Start of Data shown

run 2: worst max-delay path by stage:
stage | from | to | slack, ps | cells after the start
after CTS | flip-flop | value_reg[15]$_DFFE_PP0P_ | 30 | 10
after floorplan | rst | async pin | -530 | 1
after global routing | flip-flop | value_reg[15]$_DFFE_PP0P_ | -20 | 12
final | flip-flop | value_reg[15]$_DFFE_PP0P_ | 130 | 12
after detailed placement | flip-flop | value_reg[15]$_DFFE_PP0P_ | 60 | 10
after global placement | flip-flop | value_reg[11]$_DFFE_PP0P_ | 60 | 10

End of Data shown

Repeat only what runs from the line holding "stage | from" to the end of the data, keeping every line exactly as written, first and last included.

- Response for this exercise -
stage | from | to | slack, ps | cells after the start
after CTS | flip-flop | value_reg[15]$_DFFE_PP0P_ | 30 | 10
after floorplan | rst | async pin | -530 | 1
after global routing | flip-flop | value_reg[15]$_DFFE_PP0P_ | -20 | 12
final | flip-flop | value_reg[15]$_DFFE_PP0P_ | 130 | 12
after detailed placement | flip-flop | value_reg[15]$_DFFE_PP0P_ | 60 | 10
after global placement | flip-flop | value_reg[11]$_DFFE_PP0P_ | 60 | 10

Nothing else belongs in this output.